`src/rtl/eeprom_pkg.sv`:
```
package eeprom_pkg;

    localparam int ADDR_W = 11;       // 2K bytes
    localparam int DATA_W = 8;

    // fixed upper nibble of the control byte
    localparam logic [3:0] DEVICE_CODE = 4'b1010;

    typedef logic [ADDR_W-1:0] mem_addr_t;
    typedef logic [DATA_W-1:0] mem_data_t;

    typedef struct packed {
        logic      is_read;
        mem_addr_t addr;
        mem_data_t wdata;
    } host_req_t;

    typedef enum logic [3:0] {
        IDLE,
        START,
        CTRL_WR,
        ADDR_WR,
        DATA_WR,
        RESTART,
        CTRL_RD,
        DATA_RD,
        STOP,
        FINISH
    } seq_state_e;

endpackage

```
`src/rtl/i2c_pkg.sv`:
```
package i2c_pkg;

    // one quarter of an scl bit, in CLK cycles
    localparam int QUARTER_CYCLES = 1;
    localparam int BITS_PER_BYTE  = 8;

    localparam int QUARTER_CNT_W  = $clog2(QUARTER_CYCLES + 1);
    localparam int BIT_CNT_W      = $clog2(BITS_PER_BYTE + 1);   // data bits plus ack bit

    typedef logic [BITS_PER_BYTE-1:0] byte_t;
    typedef logic [QUARTER_CNT_W-1:0] quarter_cnt_t;
    typedef logic [BIT_CNT_W-1:0]     bit_cnt_t;

    typedef enum logic [1:0] {
        CMD_START,
        CMD_STOP,
        CMD_WRITE,
        CMD_READ
    } bit_cmd_e;

    typedef struct packed {
        bit_cmd_e op;
        byte_t    tx_byte;
        logic     master_ack;     // low acks the read byte, high nacks it
    } bit_cmd_t;

endpackage

```
`src/rtl/eeprom_ctrl_top.sv`:
```
module eeprom_ctrl_top (
    input  logic                  CLK,
    input  logic                  RESET,
    input  logic                  req_valid,
    input  eeprom_pkg::host_req_t req,
    output logic                  busy,
    output logic                  done,
    output eeprom_pkg::mem_data_t rdata,
    output logic                  ack_error,
    output logic                  scl,
    input  logic                  sda_in,
    output logic                  sda_out,
    output logic                  sda_oe
);
    logic              cmd_valid;
    i2c_pkg::bit_cmd_t cmd;
    logic              cmd_done;
    i2c_pkg::byte_t    rx_byte;
    logic              slave_ack;
    logic              run;
    logic              phase_tick;
    logic [1:0]        quarter;

    eeprom_seq u_seq (
        .CLK       (CLK),
        .RESET     (RESET),
        .req_valid (req_valid),
        .req       (req),
        .busy      (busy),
        .done      (done),
        .rdata     (rdata),
        .ack_error (ack_error),
        .cmd_valid (cmd_valid),
        .cmd       (cmd),
        .cmd_done  (cmd_done),
        .rx_byte   (rx_byte),
        .slave_ack (slave_ack)
    );

    i2c_bit_engine u_bit (
        .CLK        (CLK),
        .RESET      (RESET),
        .cmd_valid  (cmd_valid),
        .cmd        (cmd),
        .phase_tick (phase_tick),
        .quarter    (quarter),
        .run        (run),
        .cmd_done   (cmd_done),
        .rx_byte    (rx_byte),
        .slave_ack  (slave_ack),
        .sda_in     (sda_in),
        .sda_out    (sda_out),
        .sda_oe     (sda_oe)
    );

    // free running from reset, scl only moves while run is high
    scl_gen u_scl (
        .CLK        (CLK),
        .RESET      (RESET),
        .run        (run),
        .phase_tick (phase_tick),
        .quarter    (quarter),
        .scl        (scl)
    );

endmodule

```
`src/rtl/eeprom_seq.sv`:
```
module eeprom_seq (
    input  logic                  CLK,
    input  logic                  RESET,
    input  logic                  req_valid,
    input  eeprom_pkg::host_req_t req,
    output logic                  busy,
    output logic                  done,
    output eeprom_pkg::mem_data_t rdata,
    output logic                  ack_error,
    output logic                  cmd_valid,
    output i2c_pkg::bit_cmd_t     cmd,
    input  logic                  cmd_done,
    input  i2c_pkg::byte_t        rx_byte,
    input  logic                  slave_ack
);
    eeprom_pkg::seq_state_e state;
    eeprom_pkg::seq_state_e next_state;
    eeprom_pkg::host_req_t  req_q;
    logic                   accept;
    logic                   nacked;

    // bit-engine command issued on entry to state s
    function automatic i2c_pkg::bit_cmd_t cmd_for(
        input eeprom_pkg::seq_state_e s,
        input eeprom_pkg::host_req_t  r
    );
        i2c_pkg::bit_cmd_t c;
        c.op         = i2c_pkg::CMD_WRITE;
        c.tx_byte    = {eeprom_pkg::DEVICE_CODE, r.addr[10:8], 1'b0};
        c.master_ack = 1'b1;    // single byte read ends with nack
        case (s)
            eeprom_pkg::START,
            eeprom_pkg::RESTART: c.op = i2c_pkg::CMD_START;
            eeprom_pkg::ADDR_WR: c.tx_byte = r.addr[7:0];
            eeprom_pkg::DATA_WR: c.tx_byte = r.wdata;
            eeprom_pkg::CTRL_RD: c.tx_byte[0] = 1'b1;
            eeprom_pkg::DATA_RD: c.op = i2c_pkg::CMD_READ;
            eeprom_pkg::STOP:    c.op = i2c_pkg::CMD_STOP;
            default:             c.op = i2c_pkg::CMD_WRITE;    // control byte, write
        endcase
        return c;
    endfunction

    assign busy   = state != eeprom_pkg::IDLE && state != eeprom_pkg::FINISH;
    assign done   = state == eeprom_pkg::FINISH;
    assign accept = req_valid && !busy;

    assign nacked = slave_ack && (state == eeprom_pkg::CTRL_WR || state == eeprom_pkg::ADDR_WR ||
                                  state == eeprom_pkg::DATA_WR || state == eeprom_pkg::CTRL_RD);

    always_comb
    begin
        next_state = state;
        case (state)
            eeprom_pkg::START:   next_state = eeprom_pkg::CTRL_WR;
            eeprom_pkg::CTRL_WR: next_state = nacked ? eeprom_pkg::STOP : eeprom_pkg::ADDR_WR;
            eeprom_pkg::ADDR_WR:
            begin
                if (nacked)
                    next_state = eeprom_pkg::STOP;
                else if (req_q.is_read)
                    next_state = eeprom_pkg::RESTART;
                else
                    next_state = eeprom_pkg::DATA_WR;
            end
            eeprom_pkg::DATA_WR: next_state = eeprom_pkg::STOP;
            eeprom_pkg::RESTART: next_state = eeprom_pkg::CTRL_RD;
            eeprom_pkg::CTRL_RD: next_state = nacked ? eeprom_pkg::STOP : eeprom_pkg::DATA_RD;
            eeprom_pkg::DATA_RD: next_state = eeprom_pkg::STOP;
            eeprom_pkg::STOP:    next_state = eeprom_pkg::FINISH;
            default:             next_state = state;
        endcase
    end

    always_ff @(posedge CLK)
    begin
        if (RESET)
        begin
            state     <= eeprom_pkg::IDLE;
            cmd_valid <= 1'b0;
            ack_error <= 1'b0;
        end
        else
        begin
            cmd_valid <= 1'b0;
            if (accept)
            begin
                req_q     <= req;
                state     <= eeprom_pkg::START;
                cmd_valid <= 1'b1;
                cmd       <= cmd_for(eeprom_pkg::START, req);
                ack_error <= 1'b0;
                rdata     <= '0;      // stays 0 unless the read byte arrives
            end
            else if (state == eeprom_pkg::FINISH)
                state <= eeprom_pkg::IDLE;
            else if (cmd_done)
            begin
                state <= next_state;
                if (next_state != eeprom_pkg::FINISH)
                begin
                    cmd_valid <= 1'b1;
                    cmd       <= cmd_for(next_state, req_q);
                end
                if (nacked)
                    ack_error <= 1'b1;
                if (state == eeprom_pkg::DATA_RD)
                    rdata <= rx_byte;
            end
        end
    end

endmodule

```
`src/rtl/i2c_bit_engine.sv`:
```
module i2c_bit_engine (
    input  logic              CLK,
    input  logic              RESET,
    input  logic              cmd_valid,
    input  i2c_pkg::bit_cmd_t cmd,
    input  logic              phase_tick,
    input  logic [1:0]        quarter,
    output logic              run,
    output logic              cmd_done,
    output i2c_pkg::byte_t    rx_byte,
    output logic              slave_ack,
    input  logic              sda_in,
    output logic              sda_out,
    output logic              sda_oe
);
    i2c_pkg::bit_cmd_e state;
    i2c_pkg::bit_cmd_e op_now;
    i2c_pkg::byte_t    shreg;
    i2c_pkg::byte_t    byte_now;
    i2c_pkg::bit_cnt_t bit_cnt;
    logic              mack_q;
    logic              mack_now;
    logic              active;
    logic              aligned;      // quarter 0 of the first bit has been seen
    logic              take;
    logic              ack_bit;
    logic              framing;

    // a command taken on a quarter 0 tick starts in that same cycle
    assign take     = cmd_valid && !active;
    assign op_now   = take ? cmd.op : state;
    assign byte_now = take ? cmd.tx_byte : shreg;
    assign mack_now = take ? cmd.master_ack : mack_q;

    assign ack_bit  = bit_cnt == i2c_pkg::bit_cnt_t'(i2c_pkg::BITS_PER_BYTE);
    assign framing  = state == i2c_pkg::CMD_START || state == i2c_pkg::CMD_STOP;
    assign cmd_done = aligned && phase_tick && quarter == 2'd3 && (framing || ack_bit);

    always_ff @(posedge CLK)
    begin
        if (RESET)
        begin
            state   <= i2c_pkg::CMD_STOP;
            active  <= 1'b0;
            aligned <= 1'b0;
            bit_cnt <= '0;
            run     <= 1'b0;
            sda_oe  <= 1'b0;
            sda_out <= 1'b1;
        end
        else
        begin
            if (take)
            begin
                state  <= cmd.op;
                shreg  <= cmd.tx_byte;
                mack_q <= cmd.master_ack;
                active <= 1'b1;
            end

            if ((take || active) && phase_tick)
            begin
                case (quarter)
                    2'd0:
                    begin
                        aligned <= 1'b1;
                        case (op_now)
                            i2c_pkg::CMD_START:
                            begin
                                run    <= 1'b1;
                                sda_oe <= 1'b0;     // sda high before the falling edge
                            end
                            i2c_pkg::CMD_STOP:
                            begin
                                sda_oe  <= 1'b1;
                                sda_out <= 1'b0;
                            end
                            i2c_pkg::CMD_WRITE:
                            begin
                                sda_oe  <= !ack_bit;    // let go for the slave ack
                                sda_out <= byte_now[7];
                                shreg   <= {byte_now[6:0], 1'b0};
                            end
                            default:
                            begin
                                sda_oe  <= ack_bit;
                                sda_out <= mack_now;
                            end
                        endcase
                    end
                    2'd2:
                    begin
                        if (aligned)
                        begin
                            case (state)
                                i2c_pkg::CMD_START:
                                begin
                                    sda_oe  <= 1'b1;    // falls while scl high
                                    sda_out <= 1'b0;
                                end
                                i2c_pkg::CMD_STOP:
                                begin
                                    sda_oe  <= 1'b0;    // rises while scl high
                                    sda_out <= 1'b1;
                                end
                                i2c_pkg::CMD_WRITE:
                                begin
                                    if (ack_bit)
                                        slave_ack <= sda_in;
                                end
                                default:
                                begin
                                    if (!ack_bit)
                                        rx_byte <= {rx_byte[6:0], sda_in};   // msb first
                                end
                            endcase
                        end
                    end
                    2'd3:
                    begin
                        if (cmd_done)
                        begin
                            active  <= 1'b0;
                            aligned <= 1'b0;
                            bit_cnt <= '0;
                            if (state == i2c_pkg::CMD_STOP)
                                run <= 1'b0;
                        end
                        else if (aligned)
                            bit_cnt <= bit_cnt + 1'b1;
                    end
                    default:
                    begin
                        // quarter 1, scl still low
                    end
                endcase
            end
        end
    end

endmodule

```
`src/rtl/scl_gen.sv`:
```
module scl_gen (
    input  logic       CLK,
    input  logic       RESET,
    input  logic       run,
    output logic       phase_tick,
    output logic [1:0] quarter,
    output logic       scl
);
    i2c_pkg::quarter_cnt_t div_cnt;

    assign phase_tick = div_cnt == i2c_pkg::quarter_cnt_t'(i2c_pkg::QUARTER_CYCLES - 1);

    // low in quarters 0 and 1, idle high when the bus is released
    assign scl = !run || quarter[1];

    always_ff @(posedge CLK)
    begin
        if (RESET)
        begin
            div_cnt <= '0;
            quarter <= 2'd0;
        end
        else
        begin
            if (phase_tick)
                div_cnt <= '0;
            else
                div_cnt <= div_cnt + 1'b1;

            if (!run)
                quarter <= 2'd0;
            else if (phase_tick)
                quarter <= quarter + 2'd1;
        end
    end

endmodule

```
`config.mk`:
```
export PLATFORM = sky130hd
export DESIGN_NAME = eeprom_ctrl_top
export DESIGN_NICKNAME = d
export VERILOG_FILES = /design/src/rtl/eeprom_pkg.sv /design/src/rtl/i2c_pkg.sv /design/src/rtl/eeprom_ctrl_top.sv /design/src/rtl/eeprom_seq.sv /design/src/rtl/i2c_bit_engine.sv /design/src/rtl/scl_gen.sv
export SDC_FILE = /design/constraint.sdc
export NUM_CORES = 1
export LEC_CHECK = 0
export BUFFER_PORTS_ARGS = -buffer_cell sky130_fd_sc_hd__buf_2
export CAP_MARGIN = 25
export CORE_MARGIN = 2
export CORE_UTILIZATION = 52
export CTS_CLUSTER_SIZE = 12
export DETAILED_ROUTE_END_ITERATION = 8
export GPL_TIMING_DRIVEN = 0
export MAX_ROUTING_LAYER = met4
export PLACE_DENSITY = 0.8
export SYNTH_ARGS = -nofsm -noshare
export SYNTH_HDL_FRONTEND = slang
export SYNTH_SLANG_ARGS = --single-unit
```
`constraint.sdc`:
```
create_clock -name CLK -period 2.1 [get_ports CLK]
set_clock_uncertainty 0.05 [all_clocks]
set_input_delay 0.315 -clock CLK [delete_from_list [all_inputs] [get_ports CLK]]
set_output_delay 0.315 -clock CLK [all_outputs]
set_load 0.05 [all_outputs]
```
==> reports/results.txt, run 1 <==
The count of nets left with antenna violations once routing finished came out at 0. The final layout contains routed wiring with a total length of 6150 um. No sink is reached through more buffers than the 2 on the longest clock path. Number of antenna violations at the first check in global routing: 0. STA classifies the critical path startpoint as a register. The tools report the endpoint arrival time on the critical path as 2.29 ns. Counting flops with a built-in enable in the synthesized netlist gives 56. The run gives 0.00726 mm2 as the die area. For this design the ratio of total power to cell area is 744 mW/mm2. The final setup violation count was 0.

Average cell area after synthesis: 12.7 um2. The area growth from synthesis to layout is 17.3%. The run gives 76 as the clock sink count. The routed wirelength normalized by instance count was 15.3 um; the worst IR drop on VDD was 0.000534 V.

The worst setup path is captured at a register. The worst-margin pin slew works out to 0.644 ns. The dominant register cell in the synthesized netlist is edfxtp_1. Setup repair after global routing could not meet its margin everywhere. The number of synthesis warnings came out at 0.

TritonCTS built the clock tree. The detailed router placed 2230 vias in this run. For the number of design-rule violations left by the first detailed-router iteration, the log shows 142. The cell count after synthesis came out at 270. The first detailed-routing pass took 4 iterations. After layout, the minimum clock period comes to 2.07 ns. For the HPWL after detailed placement, the log shows 4200 um. Clock tree synthesis inserted a total of 9 buffers.

The logs give 0.839 for the final RePlAce weighted congestion and 1.49 nW for the leakage power summed over all cells. The total number of H-tree levels is 3, and the setup TNS after final layout is 0 ns. The routed via count divided by cell count is 5.53. The largest single stage delay on the critical path is 0.46 ns.

At the later pin of the worst-skew pair, clock insertion delay measures 0.35 ns. The register bit total from synthesis is 76, and the maximum clock frequency is 484 MHz. The number of global-route vias before repair was 2123.

In this run the register-to-register setup slack is 0.03 ns. The total overflow left after global routing is 0. The number of antenna diodes in the final layout is 0.

For the number of maximum-capacitance violations, the log shows 0. The maximum fanout count along the critical path works out to 5. The end of the worst hold path is u_seq.req_q[1].

Async set-reset flop share out of synthesis: 0. The endpoint of the lowest-slack register-to-register path was u_bit.sda_out. For the effective utilization at floorplan, the log shows 0.540. Counting cells, the worst reg-to-reg path comes to 8.

The cell area after layout was 0.00402 mm2. By startpoint and endpoint, the worst setup path is classified as reg2reg. The floorplan has 29 rows. The worst hold path begins at req[1]. After floorplanning, the core was sized to cover 0.00635 mm2. The post-layout worst setup margin was 0.0346 ns; the clock-pin slew of the registers on the worst-case setup and hold paths was 0.08 ns. Required arrival time at the worst endpoint: 2.33 ns. The worst max-slew margin expressed relative to the limit came out at 0.570. The share of the yosys chip area belonging to registers came out at 0.607.

Traced cell by cell, the critical path runs through nor2b_1, buf_6, mux2i_4, ha_1, and2_1, a2111oi_1, nand2_1, o221ai_1. The worst hold-check path type was in2reg. The run gives 2.99 mW as the total design power. The most critical setup path has its startpoint at u_seq.cmd_valid.

Before CTS, the worst setup slack after placement is -0.278 ns. For this design, the slowest cell found on the critical path is a2111oi_1. The cell depth of the worst hold path is 1.

The run finished with clean final reports. The die is 85.2 um tall. The run gives 22 as the pin count of the biggest net entering global routing.

In the routed design, unresolved DRC markers number 0. The post-synth design cell area is 0.00343 mm2, and the x dimension of the die is 85.2 um. For the net count of the mapped netlist, the log shows 303. The first global-routing pass estimated 10200 um of wire. The run gives 354 as the layout net count.

The fraction of the cycle the final worst path needs came out at 0.984. The global routing usage summed across all routing layers was 0.189; the count of distinct cell types in the synthesized netlist was 55. The number of I/O pins is 38. The logs give 0 for the count of endpoints failing hold in the final timing report and 0 for the number of buffers added to fix hold violations after cts.

CTS placed an instance of clkbuf_8 at the clock tree root. The count of final max-slew check failures was 0. The worst register-to-register path begins at u_seq.cmd_valid. The placed instances occupy a cell area of 0.00373 mm2.

Number of port buffers: 37. The share of layout cells above drive strength 1 is 0.282.
-- placed cells by master, fill, tap and decap left out, types with 3 or more instances in the layout --
cell       n
nand2b_1   5
clkbuf_8   9
ha_1       7
and2_1     9
nor3_1     7
a31oi_1    4
nor2_1    22
nand2_1   20
buf_2     44
dfxtp_1   19
nor3b_1    3
mux4_2     7
xnor2_1    3
inv_1     10
a22oi_1    5
nand3b_1   3
nor2b_1    6
edfxtp_1  56
o21ai_0    7
nand3_1    6
a21oi_1    9
clkbuf_1   4
-- registers in the layout, summed over array words and instances, names as in the netlist --
name	flops
u_bit.mack_q	1
u_bit.run	1
u_scl.quarter	2
u_bit.sda_oe	1
u_seq.state	4
u_bit.bit_cnt	4
u_seq.ack_error	1
u_bit.state	2
u_seq.rdata	8
u_bit.slave_ack	1
u_bit.active	1
u_bit.aligned	1
u_bit.rx_byte	8
u_scl.div_cnt	1
u_seq.cmd	10
u_seq.cmd_valid	1
u_bit.sda_out	1
u_seq.req_q	20
u_bit.shreg	8
-- cell type report --
class | instances | area, um2
Buffer | 13 | 73.8
Clock buffer | 10 | 128
Clock inverter | 6 | 40.0
Fill cell | 464 | 2330
Inverter | 10 | 37.5
Multi-Input combinational cell | 171 | 1330
Sequential cell | 76 | 2080
Tap cell | 77 | 96.3
Timing Repair Buffer | 40 | 233
-- critical path, delay by kind of cell (launching register included) --
| kind | cells | cell delay [ns] |
|---|---|---|
| AOI/OAI and AO/OA | 2 | 0.61 |
| and+or+nand+nor | 3 | 0.41 |
| DFF | 1 | 0.34 |
| adders and majority gates | 1 | 0.24 |
| muxes | 1 | 0.20 |
| buffers and inverters | 1 | 0.15 |
-- power breakdown --
part           total (mW)  switching, mW  leakage (nW)  internal [mW]
registers            1.71         0.0328         0.679           1.68
logic               0.307          0.184         0.724          0.122
clock network       0.972          0.545        0.0826          0.428
total                2.99          0.762          1.49           2.23
-- through the flow --
stage	std cells	utilization	hold WS, ns
after detailed placement	385	0.587	0.382
after floorplan	270	-	0.344
after CTS	402	0.626	0.0824
after global routing	403	0.633	0.0688
after global placement	384	0.585	0.375
final	403	0.633	0.0830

#####

> **The task**:
Search the material above for "maximum". Pull out each line where it shows up.

> **Your solution**:
At the later pin of the worst-skew pair, clock insertion delay measures 0.35 ns. The register bit total from synthesis is 76, and the maximum clock frequency is 484 MHz. The number of global-route vias before repair was 2123.
For the number of maximum-capacitance violations, the log shows 0. The maximum fanout count along the critical path works out to 5. The end of the worst hold path is u_seq.req_q[1].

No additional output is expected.